<file path="config.mk">
export PLATFORM = sky130hd
export DESIGN_NAME = scl_clkgen
export DESIGN_NICKNAME = d
export VERILOG_FILES = /design/src/rtl/scl_gen_pkg.sv /design/src/rtl/scl_div_cfg.sv /design/src/rtl/scl_phase_seq.sv /design/src/rtl/scl_clkgen.sv
export SDC_FILE = /design/constraint.sdc
export NUM_CORES = 1
export LEC_CHECK = 0
export BUFFER_PORTS_ARGS = -buffer_cell sky130_fd_sc_hd__buf_2
export CORE_MARGIN = 10
export CORE_UTILIZATION = 40
export DETAILED_ROUTE_END_ITERATION = 16
export PLACE_DENSITY = 0.67
export SLEW_MARGIN = 20
export SYNTH_ARGS = -nofsm -noshare
export SYNTH_HDL_FRONTEND = slang
export SYNTH_SLANG_ARGS = --single-unit
</file>
<file path="constraint.sdc">
create_clock -name clk -period 5.05 [get_ports clk]
set_clock_uncertainty 0.1 [all_clocks]
set_input_delay 1.01 -clock clk [delete_from_list [all_inputs] [get_ports clk]]
set_output_delay 1.01 -clock clk [all_outputs]
set_load 0.05 [all_outputs]
</file>
<file path="src/rtl/scl_gen_pkg.sv">
// Shared types for the SCL clock generator.
// Assumes: nothing beyond IEEE 1800-2017.
package scl_gen_pkg;

    // Phase of the generated SCL waveform.
    typedef enum logic [1:0] {
        PH_IDLE = 2'd0,
        PH_LOW  = 2'd1,
        PH_HIGH = 2'd2
    } scl_phase_e;

endpackage

</file>
<file path="src/rtl/scl_div_cfg.sv">
// Divider configuration bytes and phase-length derivation.
// Holds the control, extension and frequency-range fields. It turns the
// split divider into the low and high phase lengths, in system clocks.
// Assumes: write strobes are single-cycle and synchronous to clk.
module scl_div_cfg #(
    parameter int DIV_W = 12,
    parameter int LO_W  = 7,
    parameter int CNT_W = DIV_W + 2
) (
    input  logic             clk,
    input  logic             rst_n,
    input  logic             ctl_wr,
    input  logic [7:0]       ctl_wdata,
    input  logic             ext_wr,
    input  logic [7:0]       ext_wdata,
    input  logic             addr2_wr,
    input  logic [7:0]       addr2_wdata,
    output logic [7:0]       ctl_rdata,
    output logic [7:0]       ext_rdata,
    output logic [2:0]       frange,
    output logic [CNT_W-1:0] lo_len,
    output logic [CNT_W-1:0] hi_len
);
    localparam int HI_W = DIV_W - LO_W;
    localparam logic [DIV_W-1:0] MIN_DIV = DIV_W'(2);

    logic [7:0]      ctl_q;
    logic [HI_W-1:0] ext_q;
    logic [2:0]      frange_q;
    logic [DIV_W-1:0] div_raw;
    logic [DIV_W-1:0] div_eff;
    logic            fast_mode;

    // Bits of the write bytes with no function here.
    logic unused_wbits;
    assign unused_wbits = ^{ext_wdata[7:HI_W], addr2_wdata[4:0]};

    // Configuration byte storage.
    always_ff @(posedge clk) begin
        if (!rst_n) begin
            ctl_q    <= 8'h00;
            ext_q    <= '0;
            frange_q <= 3'b010;
        end else begin
            if (ctl_wr)   ctl_q    <= ctl_wdata;
            if (ext_wr)   ext_q    <= ext_wdata[HI_W-1:0];
            if (addr2_wr) frange_q <= addr2_wdata[7:5];
        end
    end

    // Divider assembly, clamping and phase-length laws.
    always_comb begin
        div_raw   = {ext_q, ctl_q[LO_W-1:0]};
        fast_mode = ctl_q[7];
        div_eff   = (div_raw < MIN_DIV) ? MIN_DIV : div_raw;
        hi_len    = CNT_W'(div_eff) + CNT_W'(3);
        if (fast_mode)
            lo_len = (CNT_W'(div_eff) << 1) + CNT_W'(6);
        else
            lo_len = CNT_W'(div_eff) + CNT_W'(4);
    end

    assign ctl_rdata = ctl_q;
    assign ext_rdata = {{(8-HI_W){1'b0}}, ext_q};
    assign frange    = frange_q;

endmodule

</file>
<file path="src/rtl/scl_phase_seq.sv">
// SCL phase sequencer.
// Runs the low and high phases from latched lengths and stretches the high
// phase while the line reads low. It produces the phase strobes and the
// mid-phase tick.
// Assumes: lo_len and hi_len are at least 2; scl_in is already synchronised.
module scl_phase_seq
    import scl_gen_pkg::*;
#(
    parameter int CNT_W = 14
) (
    input  logic             clk,
    input  logic             rst_n,
    input  logic             enable,
    input  logic             scl_in,
    input  logic [CNT_W-1:0] lo_len,
    input  logic [CNT_W-1:0] hi_len,
    output logic             scl_out,
    output logic             low_strobe,
    output logic             high_strobe,
    output logic             qtick
);
    scl_phase_e       phase;
    logic [CNT_W-1:0] cnt;
    logic [CNT_W-1:0] lat_lo;
    logic [CNT_W-1:0] lat_hi;

    // Phase state, down-counter and period-boundary reload.
    always_ff @(posedge clk) begin
        if (!rst_n || !enable) begin
            phase       <= PH_IDLE;
            cnt         <= '0;
            lat_lo      <= '0;
            lat_hi      <= '0;
            low_strobe  <= 1'b0;
            high_strobe <= 1'b0;
        end else begin
            low_strobe  <= 1'b0;
            high_strobe <= 1'b0;
            unique case (phase)
                PH_IDLE: begin
                    phase      <= PH_LOW;
                    lat_lo     <= lo_len;
                    lat_hi     <= hi_len;
                    cnt        <= lo_len - CNT_W'(1);
                    low_strobe <= 1'b1;
                end
                PH_LOW: begin
                    if (cnt == '0) begin
                        phase       <= PH_HIGH;
                        cnt         <= lat_hi - CNT_W'(1);
                        high_strobe <= 1'b1;
                    end else begin
                        cnt <= cnt - CNT_W'(1);
                    end
                end
                PH_HIGH: begin
                    if (scl_in) begin
                        if (cnt == '0) begin
                            phase      <= PH_LOW;
                            lat_lo     <= lo_len;
                            lat_hi     <= hi_len;
                            cnt        <= lo_len - CNT_W'(1);
                            low_strobe <= 1'b1;
                        end else begin
                            cnt <= cnt - CNT_W'(1);
                        end
                    end
                end
                default: phase <= PH_IDLE;
            endcase
        end
    end

    // Line drive and mid-phase tick.
    always_comb begin
        scl_out = (phase != PH_LOW);
        qtick   = ((phase == PH_LOW) && (cnt == (lat_lo >> 1))) ||
                  ((phase == PH_HIGH) && scl_in && (cnt == (lat_hi >> 1)));
    end

    // Phase strobes are mutually exclusive.
    assert_strobes_exclusive_R10: assert property (@(posedge clk) disable iff (!rst_n)
        $onehot0({low_strobe, high_strobe}));

    // A finished low phase hands over to a high phase.
    assert_low_to_high_R3: assert property (@(posedge clk) disable iff (!rst_n)
        (enable && phase == PH_LOW && cnt == '0) |=> (phase == PH_HIGH && high_strobe));

    // A held-low line freezes the high-phase count.
    assert_stretch_hold_R6: assert property (@(posedge clk) disable iff (!rst_n)
        (enable && phase == PH_HIGH && !scl_in) |=> (phase == PH_HIGH && $stable(cnt)));

    // Latched lengths only change at a low-phase start.
    assert_reload_at_boundary_R7: assert property (@(posedge clk) disable iff (!rst_n)
        (!low_strobe && phase != PH_IDLE) |-> ($stable(lat_lo) && $stable(lat_hi)));

    // Latched lengths never fall below the clamped minimum.
    assert_min_length_R5: assert property (@(posedge clk) disable iff (!rst_n)
        low_strobe |-> (lat_lo >= CNT_W'(6) && lat_hi >= CNT_W'(5)));

    // Disabling releases the line and silences the strobes.
    assert_disable_release_R8: assert property (@(posedge clk) disable iff (!rst_n)
        !enable |=> (scl_out && !low_strobe && !high_strobe && !qtick));

endmodule

</file>
<file path="src/rtl/scl_clkgen.sv">
// I2C master SCL clock generator, top level.
// Joins the divider configuration to the phase sequencer.
// Assumes: a synchronous active-low reset and scl_in already synchronised
// to clk.
module scl_clkgen #(
    parameter int DIV_W = 12,
    parameter int LO_W  = 7
) (
    input  logic       clk,
    input  logic       rst_n,
    input  logic       enable,
    input  logic       ctl_wr,
    input  logic [7:0] ctl_wdata,
    input  logic       ext_wr,
    input  logic [7:0] ext_wdata,
    input  logic       addr2_wr,
    input  logic [7:0] addr2_wdata,
    input  logic       scl_in,
    output logic [7:0] ctl_rdata,
    output logic [7:0] ext_rdata,
    output logic [2:0] frange,
    output logic       scl_out,
    output logic       low_strobe,
    output logic       high_strobe,
    output logic       qtick
);
    localparam int CNT_W = DIV_W + 2;

    logic [CNT_W-1:0] lo_len;
    logic [CNT_W-1:0] hi_len;

    scl_div_cfg #(
        .DIV_W (DIV_W),
        .LO_W  (LO_W),
        .CNT_W (CNT_W)
    ) u_cfg (
        .clk         (clk),
        .rst_n       (rst_n),
        .ctl_wr      (ctl_wr),
        .ctl_wdata   (ctl_wdata),
        .ext_wr      (ext_wr),
        .ext_wdata   (ext_wdata),
        .addr2_wr    (addr2_wr),
        .addr2_wdata (addr2_wdata),
        .ctl_rdata   (ctl_rdata),
        .ext_rdata   (ext_rdata),
        .frange      (frange),
        .lo_len      (lo_len),
        .hi_len      (hi_len)
    );

    scl_phase_seq #(
        .CNT_W (CNT_W)
    ) u_seq (
        .clk         (clk),
        .rst_n       (rst_n),
        .enable      (enable),
        .scl_in      (scl_in),
        .lo_len      (lo_len),
        .hi_len      (hi_len),
        .scl_out     (scl_out),
        .low_strobe  (low_strobe),
        .high_strobe (high_strobe),
        .qtick       (qtick)
    );

endmodule

</file>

+---+

### THE PROBLEM
Repeat verbatim the opening run of entries, ending with the line that contains "create_clock -name clk".

### FINAL ANSWER
<file path="config.mk">
export PLATFORM = sky130hd
export DESIGN_NAME = scl_clkgen
export DESIGN_NICKNAME = d
export VERILOG_FILES = /design/src/rtl/scl_gen_pkg.sv /design/src/rtl/scl_div_cfg.sv /design/src/rtl/scl_phase_seq.sv /design/src/rtl/scl_clkgen.sv
export SDC_FILE = /design/constraint.sdc
export NUM_CORES = 1
export LEC_CHECK = 0
export BUFFER_PORTS_ARGS = -buffer_cell sky130_fd_sc_hd__buf_2
export CORE_MARGIN = 10
export CORE_UTILIZATION = 40
export DETAILED_ROUTE_END_ITERATION = 16
export PLACE_DENSITY = 0.67
export SLEW_MARGIN = 20
export SYNTH_ARGS = -nofsm -noshare
export SYNTH_HDL_FRONTEND = slang
export SYNTH_SLANG_ARGS = --single-unit
</file>
<file path="constraint.sdc">
create_clock -name clk -period 5.05 [get_ports clk]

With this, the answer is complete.